[Work instruction]: Within the entries that follow, show each line where the word "behind" occurs.

BEGIN Exercise data

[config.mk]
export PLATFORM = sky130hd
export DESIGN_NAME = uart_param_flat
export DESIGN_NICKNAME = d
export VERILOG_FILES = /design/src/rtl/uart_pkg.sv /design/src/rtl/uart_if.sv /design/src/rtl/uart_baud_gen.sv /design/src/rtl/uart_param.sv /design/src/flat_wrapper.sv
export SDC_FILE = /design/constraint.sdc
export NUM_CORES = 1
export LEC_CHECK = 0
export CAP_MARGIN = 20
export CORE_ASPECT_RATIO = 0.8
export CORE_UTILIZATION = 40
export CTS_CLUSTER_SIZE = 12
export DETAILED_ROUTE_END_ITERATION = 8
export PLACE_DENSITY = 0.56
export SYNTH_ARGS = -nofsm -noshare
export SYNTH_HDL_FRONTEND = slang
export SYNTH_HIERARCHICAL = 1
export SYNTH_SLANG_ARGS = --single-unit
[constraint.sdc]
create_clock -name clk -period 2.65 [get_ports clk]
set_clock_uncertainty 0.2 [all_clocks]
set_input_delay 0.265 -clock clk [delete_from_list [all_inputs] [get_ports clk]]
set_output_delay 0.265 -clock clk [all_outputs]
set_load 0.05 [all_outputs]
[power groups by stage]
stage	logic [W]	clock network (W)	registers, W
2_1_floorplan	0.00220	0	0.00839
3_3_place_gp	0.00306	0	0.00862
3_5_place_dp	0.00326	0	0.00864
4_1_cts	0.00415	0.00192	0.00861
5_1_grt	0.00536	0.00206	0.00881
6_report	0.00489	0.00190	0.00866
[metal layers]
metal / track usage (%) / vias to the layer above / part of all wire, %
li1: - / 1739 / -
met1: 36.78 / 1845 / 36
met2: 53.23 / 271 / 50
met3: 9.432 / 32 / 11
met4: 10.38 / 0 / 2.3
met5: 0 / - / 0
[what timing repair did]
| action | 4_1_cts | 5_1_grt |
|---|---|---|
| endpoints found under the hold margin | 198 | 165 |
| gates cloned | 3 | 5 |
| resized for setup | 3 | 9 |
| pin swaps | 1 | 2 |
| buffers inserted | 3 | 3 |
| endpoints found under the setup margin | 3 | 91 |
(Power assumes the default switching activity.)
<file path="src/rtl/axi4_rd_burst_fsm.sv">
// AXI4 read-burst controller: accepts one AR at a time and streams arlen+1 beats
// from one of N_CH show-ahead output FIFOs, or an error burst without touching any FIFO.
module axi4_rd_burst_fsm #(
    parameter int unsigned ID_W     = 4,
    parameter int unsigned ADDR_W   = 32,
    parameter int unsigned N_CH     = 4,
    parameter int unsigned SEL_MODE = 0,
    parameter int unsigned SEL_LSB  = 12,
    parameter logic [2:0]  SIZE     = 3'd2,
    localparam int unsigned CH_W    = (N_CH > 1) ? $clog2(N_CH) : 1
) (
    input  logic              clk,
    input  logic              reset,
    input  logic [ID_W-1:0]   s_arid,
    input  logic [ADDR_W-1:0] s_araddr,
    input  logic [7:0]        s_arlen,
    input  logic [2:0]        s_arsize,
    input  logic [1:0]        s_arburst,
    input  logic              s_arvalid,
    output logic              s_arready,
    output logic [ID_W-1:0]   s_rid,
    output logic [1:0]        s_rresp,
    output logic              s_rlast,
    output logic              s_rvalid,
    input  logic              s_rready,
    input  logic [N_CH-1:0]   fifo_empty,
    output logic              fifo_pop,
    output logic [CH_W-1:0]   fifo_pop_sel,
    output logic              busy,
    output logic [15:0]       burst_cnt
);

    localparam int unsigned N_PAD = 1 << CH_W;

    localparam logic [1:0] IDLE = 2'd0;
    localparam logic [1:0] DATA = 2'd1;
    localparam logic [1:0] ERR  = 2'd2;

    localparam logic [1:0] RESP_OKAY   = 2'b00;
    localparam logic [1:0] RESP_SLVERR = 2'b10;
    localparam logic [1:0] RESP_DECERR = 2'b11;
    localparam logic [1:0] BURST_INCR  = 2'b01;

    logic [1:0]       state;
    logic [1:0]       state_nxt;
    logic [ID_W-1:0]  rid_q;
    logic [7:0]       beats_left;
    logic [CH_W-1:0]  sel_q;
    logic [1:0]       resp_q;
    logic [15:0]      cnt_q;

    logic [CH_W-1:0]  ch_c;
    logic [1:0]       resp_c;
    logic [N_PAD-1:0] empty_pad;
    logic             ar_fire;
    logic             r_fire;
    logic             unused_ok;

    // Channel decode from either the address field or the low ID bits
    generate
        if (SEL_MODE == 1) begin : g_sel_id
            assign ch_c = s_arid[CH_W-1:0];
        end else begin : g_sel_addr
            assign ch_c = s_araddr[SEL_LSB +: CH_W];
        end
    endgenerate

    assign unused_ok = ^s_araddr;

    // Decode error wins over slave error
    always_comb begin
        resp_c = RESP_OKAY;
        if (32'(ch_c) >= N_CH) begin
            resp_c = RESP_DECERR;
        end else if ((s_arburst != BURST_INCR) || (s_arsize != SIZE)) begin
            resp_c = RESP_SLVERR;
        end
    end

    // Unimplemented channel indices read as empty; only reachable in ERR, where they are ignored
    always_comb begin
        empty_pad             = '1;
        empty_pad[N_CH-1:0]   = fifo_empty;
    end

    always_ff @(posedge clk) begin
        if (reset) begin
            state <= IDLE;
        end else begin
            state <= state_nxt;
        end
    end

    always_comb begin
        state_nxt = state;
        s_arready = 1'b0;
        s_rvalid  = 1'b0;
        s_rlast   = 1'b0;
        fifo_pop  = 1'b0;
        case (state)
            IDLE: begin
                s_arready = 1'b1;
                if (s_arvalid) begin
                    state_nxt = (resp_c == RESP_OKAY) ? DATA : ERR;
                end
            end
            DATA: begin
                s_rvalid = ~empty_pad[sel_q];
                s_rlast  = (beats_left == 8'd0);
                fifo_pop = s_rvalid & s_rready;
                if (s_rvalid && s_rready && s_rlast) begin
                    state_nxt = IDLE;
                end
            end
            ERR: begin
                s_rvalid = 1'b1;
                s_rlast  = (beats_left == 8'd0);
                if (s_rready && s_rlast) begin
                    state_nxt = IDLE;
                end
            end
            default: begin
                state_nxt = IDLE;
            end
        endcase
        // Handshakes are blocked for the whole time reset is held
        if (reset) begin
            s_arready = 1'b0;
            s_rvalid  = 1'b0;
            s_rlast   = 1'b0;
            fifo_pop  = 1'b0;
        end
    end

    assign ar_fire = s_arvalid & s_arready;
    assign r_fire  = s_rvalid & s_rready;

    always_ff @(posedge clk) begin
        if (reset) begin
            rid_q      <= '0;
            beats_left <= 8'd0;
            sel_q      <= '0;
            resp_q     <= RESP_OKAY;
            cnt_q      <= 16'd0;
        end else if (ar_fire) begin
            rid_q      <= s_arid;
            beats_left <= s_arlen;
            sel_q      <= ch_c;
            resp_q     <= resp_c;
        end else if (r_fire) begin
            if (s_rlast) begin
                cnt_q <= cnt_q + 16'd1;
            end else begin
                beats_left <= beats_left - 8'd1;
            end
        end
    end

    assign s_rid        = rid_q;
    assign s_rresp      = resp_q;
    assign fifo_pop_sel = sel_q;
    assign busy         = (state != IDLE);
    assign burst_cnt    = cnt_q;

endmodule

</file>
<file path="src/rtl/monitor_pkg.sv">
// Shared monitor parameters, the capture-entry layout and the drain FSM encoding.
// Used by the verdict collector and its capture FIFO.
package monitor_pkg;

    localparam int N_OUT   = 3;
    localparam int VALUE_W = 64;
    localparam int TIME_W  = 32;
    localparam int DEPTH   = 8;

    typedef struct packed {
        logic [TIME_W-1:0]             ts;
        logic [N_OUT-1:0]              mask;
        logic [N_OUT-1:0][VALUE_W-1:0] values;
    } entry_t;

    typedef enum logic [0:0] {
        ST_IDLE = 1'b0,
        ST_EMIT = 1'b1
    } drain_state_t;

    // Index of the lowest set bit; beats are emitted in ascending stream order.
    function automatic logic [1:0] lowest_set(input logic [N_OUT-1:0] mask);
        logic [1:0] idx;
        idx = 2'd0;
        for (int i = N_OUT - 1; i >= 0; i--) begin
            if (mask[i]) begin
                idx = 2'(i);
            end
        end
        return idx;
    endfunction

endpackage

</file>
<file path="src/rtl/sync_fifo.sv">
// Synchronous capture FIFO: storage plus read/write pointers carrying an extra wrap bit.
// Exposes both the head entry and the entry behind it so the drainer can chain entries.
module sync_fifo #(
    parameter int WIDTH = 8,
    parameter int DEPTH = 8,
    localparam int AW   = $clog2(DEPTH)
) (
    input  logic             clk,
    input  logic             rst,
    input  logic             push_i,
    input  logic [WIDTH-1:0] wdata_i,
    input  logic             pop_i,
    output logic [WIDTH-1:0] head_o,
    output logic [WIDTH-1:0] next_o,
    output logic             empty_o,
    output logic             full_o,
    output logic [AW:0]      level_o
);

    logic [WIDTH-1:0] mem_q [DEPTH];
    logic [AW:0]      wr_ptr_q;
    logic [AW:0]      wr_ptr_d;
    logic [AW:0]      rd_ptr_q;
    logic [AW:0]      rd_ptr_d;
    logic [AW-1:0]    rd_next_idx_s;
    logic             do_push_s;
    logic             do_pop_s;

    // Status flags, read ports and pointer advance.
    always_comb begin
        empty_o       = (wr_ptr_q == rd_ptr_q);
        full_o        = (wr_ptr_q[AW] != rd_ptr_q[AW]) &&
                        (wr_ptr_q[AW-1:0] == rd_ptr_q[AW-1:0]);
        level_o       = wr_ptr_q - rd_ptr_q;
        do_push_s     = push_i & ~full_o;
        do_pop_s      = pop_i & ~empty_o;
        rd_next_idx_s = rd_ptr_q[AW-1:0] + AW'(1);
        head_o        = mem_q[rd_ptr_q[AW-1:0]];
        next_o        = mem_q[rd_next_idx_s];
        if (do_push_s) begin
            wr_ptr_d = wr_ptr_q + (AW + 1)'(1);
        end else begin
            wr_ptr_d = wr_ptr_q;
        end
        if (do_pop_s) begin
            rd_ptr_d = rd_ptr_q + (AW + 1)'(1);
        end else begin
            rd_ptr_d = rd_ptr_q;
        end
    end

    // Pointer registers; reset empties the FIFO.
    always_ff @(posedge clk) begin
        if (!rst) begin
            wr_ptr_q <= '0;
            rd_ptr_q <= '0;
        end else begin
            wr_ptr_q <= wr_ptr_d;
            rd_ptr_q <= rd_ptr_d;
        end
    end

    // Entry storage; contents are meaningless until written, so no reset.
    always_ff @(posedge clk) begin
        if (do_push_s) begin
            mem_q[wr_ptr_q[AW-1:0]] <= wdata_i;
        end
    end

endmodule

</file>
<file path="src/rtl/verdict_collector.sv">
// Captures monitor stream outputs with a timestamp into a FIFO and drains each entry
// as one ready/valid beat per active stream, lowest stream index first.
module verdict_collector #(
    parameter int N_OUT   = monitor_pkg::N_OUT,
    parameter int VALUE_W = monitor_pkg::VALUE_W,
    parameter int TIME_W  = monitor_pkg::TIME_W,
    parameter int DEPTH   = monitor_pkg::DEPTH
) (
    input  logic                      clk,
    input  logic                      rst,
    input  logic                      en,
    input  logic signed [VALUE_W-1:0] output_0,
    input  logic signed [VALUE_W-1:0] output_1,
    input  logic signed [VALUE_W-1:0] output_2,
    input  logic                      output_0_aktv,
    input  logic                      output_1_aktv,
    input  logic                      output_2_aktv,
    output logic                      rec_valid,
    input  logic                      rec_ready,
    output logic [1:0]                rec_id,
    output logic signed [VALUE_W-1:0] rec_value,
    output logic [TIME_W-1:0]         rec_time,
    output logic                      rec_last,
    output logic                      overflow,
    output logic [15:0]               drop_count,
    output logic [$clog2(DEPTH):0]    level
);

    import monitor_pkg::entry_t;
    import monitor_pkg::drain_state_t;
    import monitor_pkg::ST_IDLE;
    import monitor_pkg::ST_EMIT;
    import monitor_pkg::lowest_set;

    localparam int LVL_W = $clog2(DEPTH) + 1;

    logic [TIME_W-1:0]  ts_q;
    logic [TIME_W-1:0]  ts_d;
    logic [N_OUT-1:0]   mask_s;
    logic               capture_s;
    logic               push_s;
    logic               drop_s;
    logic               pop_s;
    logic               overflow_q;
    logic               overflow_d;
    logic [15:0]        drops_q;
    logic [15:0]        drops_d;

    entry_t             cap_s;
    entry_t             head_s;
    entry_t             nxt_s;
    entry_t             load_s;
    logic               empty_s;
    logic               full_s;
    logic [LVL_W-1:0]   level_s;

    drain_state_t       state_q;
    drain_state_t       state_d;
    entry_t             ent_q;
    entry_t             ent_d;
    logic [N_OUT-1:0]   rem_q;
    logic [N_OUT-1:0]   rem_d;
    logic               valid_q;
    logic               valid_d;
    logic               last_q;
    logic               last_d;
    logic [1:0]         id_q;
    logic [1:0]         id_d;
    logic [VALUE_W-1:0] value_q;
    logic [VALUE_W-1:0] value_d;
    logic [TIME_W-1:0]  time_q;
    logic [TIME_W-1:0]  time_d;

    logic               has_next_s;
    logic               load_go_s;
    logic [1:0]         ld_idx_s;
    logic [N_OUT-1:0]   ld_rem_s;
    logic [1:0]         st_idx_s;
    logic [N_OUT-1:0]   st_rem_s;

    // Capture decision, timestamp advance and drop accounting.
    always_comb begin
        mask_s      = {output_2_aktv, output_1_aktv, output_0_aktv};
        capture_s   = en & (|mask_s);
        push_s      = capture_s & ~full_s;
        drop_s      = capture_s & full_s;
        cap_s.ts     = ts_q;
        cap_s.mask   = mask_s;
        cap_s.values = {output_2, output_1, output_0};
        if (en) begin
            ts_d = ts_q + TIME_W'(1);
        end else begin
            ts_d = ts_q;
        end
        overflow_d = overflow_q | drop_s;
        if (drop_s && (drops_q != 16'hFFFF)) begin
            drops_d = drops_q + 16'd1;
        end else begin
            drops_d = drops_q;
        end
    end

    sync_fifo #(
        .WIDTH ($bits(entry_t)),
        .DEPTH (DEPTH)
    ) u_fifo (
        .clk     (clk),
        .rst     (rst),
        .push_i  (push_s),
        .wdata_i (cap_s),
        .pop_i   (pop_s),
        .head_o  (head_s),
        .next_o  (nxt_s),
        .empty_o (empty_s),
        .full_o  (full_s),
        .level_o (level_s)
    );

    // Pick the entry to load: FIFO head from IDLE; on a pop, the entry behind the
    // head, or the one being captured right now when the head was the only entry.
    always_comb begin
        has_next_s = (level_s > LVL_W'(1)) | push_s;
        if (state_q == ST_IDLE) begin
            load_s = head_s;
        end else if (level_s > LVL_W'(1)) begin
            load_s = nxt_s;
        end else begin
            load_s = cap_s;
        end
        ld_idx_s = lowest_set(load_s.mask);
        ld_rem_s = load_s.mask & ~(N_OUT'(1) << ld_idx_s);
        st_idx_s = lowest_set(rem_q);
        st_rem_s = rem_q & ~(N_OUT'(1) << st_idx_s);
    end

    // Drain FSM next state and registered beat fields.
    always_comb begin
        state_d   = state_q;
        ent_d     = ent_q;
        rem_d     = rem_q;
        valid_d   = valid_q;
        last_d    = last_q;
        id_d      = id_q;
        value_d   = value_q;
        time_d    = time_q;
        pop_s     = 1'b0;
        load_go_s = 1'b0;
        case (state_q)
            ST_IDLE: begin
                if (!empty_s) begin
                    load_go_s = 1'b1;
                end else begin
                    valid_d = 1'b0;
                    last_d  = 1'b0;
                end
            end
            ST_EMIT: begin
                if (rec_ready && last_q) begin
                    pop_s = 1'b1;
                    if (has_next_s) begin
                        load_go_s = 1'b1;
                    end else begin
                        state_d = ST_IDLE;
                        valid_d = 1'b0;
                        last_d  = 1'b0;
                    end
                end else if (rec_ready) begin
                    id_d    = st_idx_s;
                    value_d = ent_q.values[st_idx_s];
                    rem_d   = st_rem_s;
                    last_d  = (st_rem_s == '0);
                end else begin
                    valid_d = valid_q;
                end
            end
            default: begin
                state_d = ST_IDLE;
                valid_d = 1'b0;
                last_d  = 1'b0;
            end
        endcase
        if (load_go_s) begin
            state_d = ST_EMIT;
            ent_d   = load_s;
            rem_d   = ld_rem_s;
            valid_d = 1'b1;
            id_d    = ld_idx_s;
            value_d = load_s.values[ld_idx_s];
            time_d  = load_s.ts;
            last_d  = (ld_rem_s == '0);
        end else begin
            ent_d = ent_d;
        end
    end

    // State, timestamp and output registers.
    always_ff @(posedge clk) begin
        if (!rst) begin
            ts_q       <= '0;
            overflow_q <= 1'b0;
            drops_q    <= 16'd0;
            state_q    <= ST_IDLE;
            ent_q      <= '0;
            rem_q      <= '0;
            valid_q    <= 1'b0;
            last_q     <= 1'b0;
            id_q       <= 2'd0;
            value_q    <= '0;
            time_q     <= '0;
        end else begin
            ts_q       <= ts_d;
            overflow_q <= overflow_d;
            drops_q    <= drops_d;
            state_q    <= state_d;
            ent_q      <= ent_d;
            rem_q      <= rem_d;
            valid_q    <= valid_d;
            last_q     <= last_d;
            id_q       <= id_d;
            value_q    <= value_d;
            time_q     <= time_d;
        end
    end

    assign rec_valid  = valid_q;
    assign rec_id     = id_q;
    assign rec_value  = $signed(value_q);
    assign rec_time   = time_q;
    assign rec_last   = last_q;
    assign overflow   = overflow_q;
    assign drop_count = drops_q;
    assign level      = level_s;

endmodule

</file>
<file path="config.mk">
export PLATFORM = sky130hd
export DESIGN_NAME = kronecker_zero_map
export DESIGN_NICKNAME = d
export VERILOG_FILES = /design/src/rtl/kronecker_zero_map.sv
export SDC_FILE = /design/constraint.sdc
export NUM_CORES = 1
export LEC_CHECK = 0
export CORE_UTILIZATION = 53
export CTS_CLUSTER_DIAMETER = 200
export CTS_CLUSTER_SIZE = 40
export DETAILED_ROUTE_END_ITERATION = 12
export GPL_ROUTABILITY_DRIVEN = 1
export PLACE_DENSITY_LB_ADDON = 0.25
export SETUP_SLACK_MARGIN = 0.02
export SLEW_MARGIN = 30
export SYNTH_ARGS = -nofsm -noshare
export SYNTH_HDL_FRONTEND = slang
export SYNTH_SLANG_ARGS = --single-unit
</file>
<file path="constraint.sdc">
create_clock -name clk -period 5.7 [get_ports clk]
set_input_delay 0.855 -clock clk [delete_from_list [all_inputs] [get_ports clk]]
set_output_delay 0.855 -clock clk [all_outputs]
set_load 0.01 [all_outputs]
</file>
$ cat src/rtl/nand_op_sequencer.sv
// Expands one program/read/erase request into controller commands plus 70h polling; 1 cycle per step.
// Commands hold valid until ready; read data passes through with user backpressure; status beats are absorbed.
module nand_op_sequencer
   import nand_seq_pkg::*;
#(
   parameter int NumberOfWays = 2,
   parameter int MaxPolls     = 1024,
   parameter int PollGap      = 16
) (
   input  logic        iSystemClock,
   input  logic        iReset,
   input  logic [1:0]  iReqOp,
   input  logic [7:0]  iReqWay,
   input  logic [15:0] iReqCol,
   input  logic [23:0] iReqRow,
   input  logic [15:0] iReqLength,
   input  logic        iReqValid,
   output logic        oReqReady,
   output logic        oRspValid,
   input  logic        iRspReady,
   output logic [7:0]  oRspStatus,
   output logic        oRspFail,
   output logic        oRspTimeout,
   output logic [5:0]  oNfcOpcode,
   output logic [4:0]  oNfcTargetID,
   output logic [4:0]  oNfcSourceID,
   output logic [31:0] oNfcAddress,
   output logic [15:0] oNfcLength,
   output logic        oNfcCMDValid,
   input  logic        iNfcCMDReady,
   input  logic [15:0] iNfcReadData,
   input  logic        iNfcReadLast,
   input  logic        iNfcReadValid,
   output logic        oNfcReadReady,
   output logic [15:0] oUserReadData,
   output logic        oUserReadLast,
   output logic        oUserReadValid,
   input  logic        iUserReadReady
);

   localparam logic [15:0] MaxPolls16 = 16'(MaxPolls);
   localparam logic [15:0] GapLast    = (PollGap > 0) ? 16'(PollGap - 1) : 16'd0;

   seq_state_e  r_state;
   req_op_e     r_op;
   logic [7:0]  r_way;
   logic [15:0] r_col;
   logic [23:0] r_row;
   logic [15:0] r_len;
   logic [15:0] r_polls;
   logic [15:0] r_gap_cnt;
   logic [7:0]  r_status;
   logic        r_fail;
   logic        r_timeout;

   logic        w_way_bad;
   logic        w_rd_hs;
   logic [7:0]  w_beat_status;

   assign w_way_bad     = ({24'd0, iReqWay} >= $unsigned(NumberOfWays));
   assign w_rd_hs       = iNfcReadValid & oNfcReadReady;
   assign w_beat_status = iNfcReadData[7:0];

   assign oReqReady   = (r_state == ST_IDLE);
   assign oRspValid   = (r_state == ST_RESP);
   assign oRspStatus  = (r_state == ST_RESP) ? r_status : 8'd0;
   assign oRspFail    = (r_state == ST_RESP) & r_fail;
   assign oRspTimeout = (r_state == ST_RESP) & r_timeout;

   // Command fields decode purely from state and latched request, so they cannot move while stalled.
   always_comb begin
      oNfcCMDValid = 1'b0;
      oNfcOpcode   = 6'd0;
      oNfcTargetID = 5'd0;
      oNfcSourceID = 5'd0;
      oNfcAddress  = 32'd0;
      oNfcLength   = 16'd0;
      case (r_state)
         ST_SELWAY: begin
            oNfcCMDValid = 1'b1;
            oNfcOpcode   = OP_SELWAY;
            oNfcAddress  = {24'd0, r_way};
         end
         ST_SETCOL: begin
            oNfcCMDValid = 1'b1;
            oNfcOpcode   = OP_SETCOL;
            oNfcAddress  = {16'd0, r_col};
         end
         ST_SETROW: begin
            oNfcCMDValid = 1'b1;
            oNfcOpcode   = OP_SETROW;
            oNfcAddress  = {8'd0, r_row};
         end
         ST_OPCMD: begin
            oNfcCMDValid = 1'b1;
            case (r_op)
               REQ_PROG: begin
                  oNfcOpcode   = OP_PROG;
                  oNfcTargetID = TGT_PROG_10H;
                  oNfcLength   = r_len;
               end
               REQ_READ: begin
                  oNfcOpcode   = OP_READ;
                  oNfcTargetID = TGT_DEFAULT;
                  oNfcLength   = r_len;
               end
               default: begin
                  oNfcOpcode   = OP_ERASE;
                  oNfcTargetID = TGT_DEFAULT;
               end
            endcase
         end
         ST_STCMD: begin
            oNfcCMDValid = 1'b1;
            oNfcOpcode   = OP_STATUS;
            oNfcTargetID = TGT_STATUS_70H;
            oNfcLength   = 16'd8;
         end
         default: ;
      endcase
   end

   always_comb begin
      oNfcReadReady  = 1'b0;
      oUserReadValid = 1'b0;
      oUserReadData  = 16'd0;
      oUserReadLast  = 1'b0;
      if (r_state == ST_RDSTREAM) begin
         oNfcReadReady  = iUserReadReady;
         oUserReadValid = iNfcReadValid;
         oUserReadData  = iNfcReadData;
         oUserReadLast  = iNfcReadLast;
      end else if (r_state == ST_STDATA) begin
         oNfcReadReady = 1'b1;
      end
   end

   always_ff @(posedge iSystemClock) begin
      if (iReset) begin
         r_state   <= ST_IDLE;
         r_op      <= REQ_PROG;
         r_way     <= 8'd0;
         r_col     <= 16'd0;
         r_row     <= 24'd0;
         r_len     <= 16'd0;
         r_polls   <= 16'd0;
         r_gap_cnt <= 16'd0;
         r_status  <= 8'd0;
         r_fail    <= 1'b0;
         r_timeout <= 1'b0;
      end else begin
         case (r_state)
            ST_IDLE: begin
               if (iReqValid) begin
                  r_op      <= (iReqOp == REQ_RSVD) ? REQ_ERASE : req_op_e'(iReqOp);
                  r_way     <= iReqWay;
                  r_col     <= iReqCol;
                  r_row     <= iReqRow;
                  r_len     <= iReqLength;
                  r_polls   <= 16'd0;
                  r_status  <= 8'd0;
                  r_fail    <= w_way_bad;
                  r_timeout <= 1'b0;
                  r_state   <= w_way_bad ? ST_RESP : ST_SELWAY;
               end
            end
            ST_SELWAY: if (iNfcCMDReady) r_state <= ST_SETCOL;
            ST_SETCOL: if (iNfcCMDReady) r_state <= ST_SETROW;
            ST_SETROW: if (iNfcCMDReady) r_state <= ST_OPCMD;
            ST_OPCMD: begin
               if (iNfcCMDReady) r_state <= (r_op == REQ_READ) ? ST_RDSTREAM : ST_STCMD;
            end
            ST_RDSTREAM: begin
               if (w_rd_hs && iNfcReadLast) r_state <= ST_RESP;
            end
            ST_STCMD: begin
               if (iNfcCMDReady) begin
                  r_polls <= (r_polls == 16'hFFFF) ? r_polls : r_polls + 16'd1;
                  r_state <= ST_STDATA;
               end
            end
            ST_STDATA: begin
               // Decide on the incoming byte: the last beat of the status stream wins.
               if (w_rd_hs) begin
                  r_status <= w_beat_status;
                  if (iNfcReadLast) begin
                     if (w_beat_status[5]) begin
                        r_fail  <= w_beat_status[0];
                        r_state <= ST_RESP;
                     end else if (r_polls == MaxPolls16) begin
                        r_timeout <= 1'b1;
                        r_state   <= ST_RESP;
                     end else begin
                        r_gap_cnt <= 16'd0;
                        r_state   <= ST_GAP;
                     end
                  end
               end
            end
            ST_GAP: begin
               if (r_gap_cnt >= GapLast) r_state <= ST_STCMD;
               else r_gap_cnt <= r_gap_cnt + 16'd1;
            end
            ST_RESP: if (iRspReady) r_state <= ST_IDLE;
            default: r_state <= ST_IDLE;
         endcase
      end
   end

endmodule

END Exercise data

[Task response]:
// Exposes both the head entry and the entry behind it so the drainer can chain entries.
    // Pick the entry to load: FIFO head from IDLE; on a pop, the entry behind the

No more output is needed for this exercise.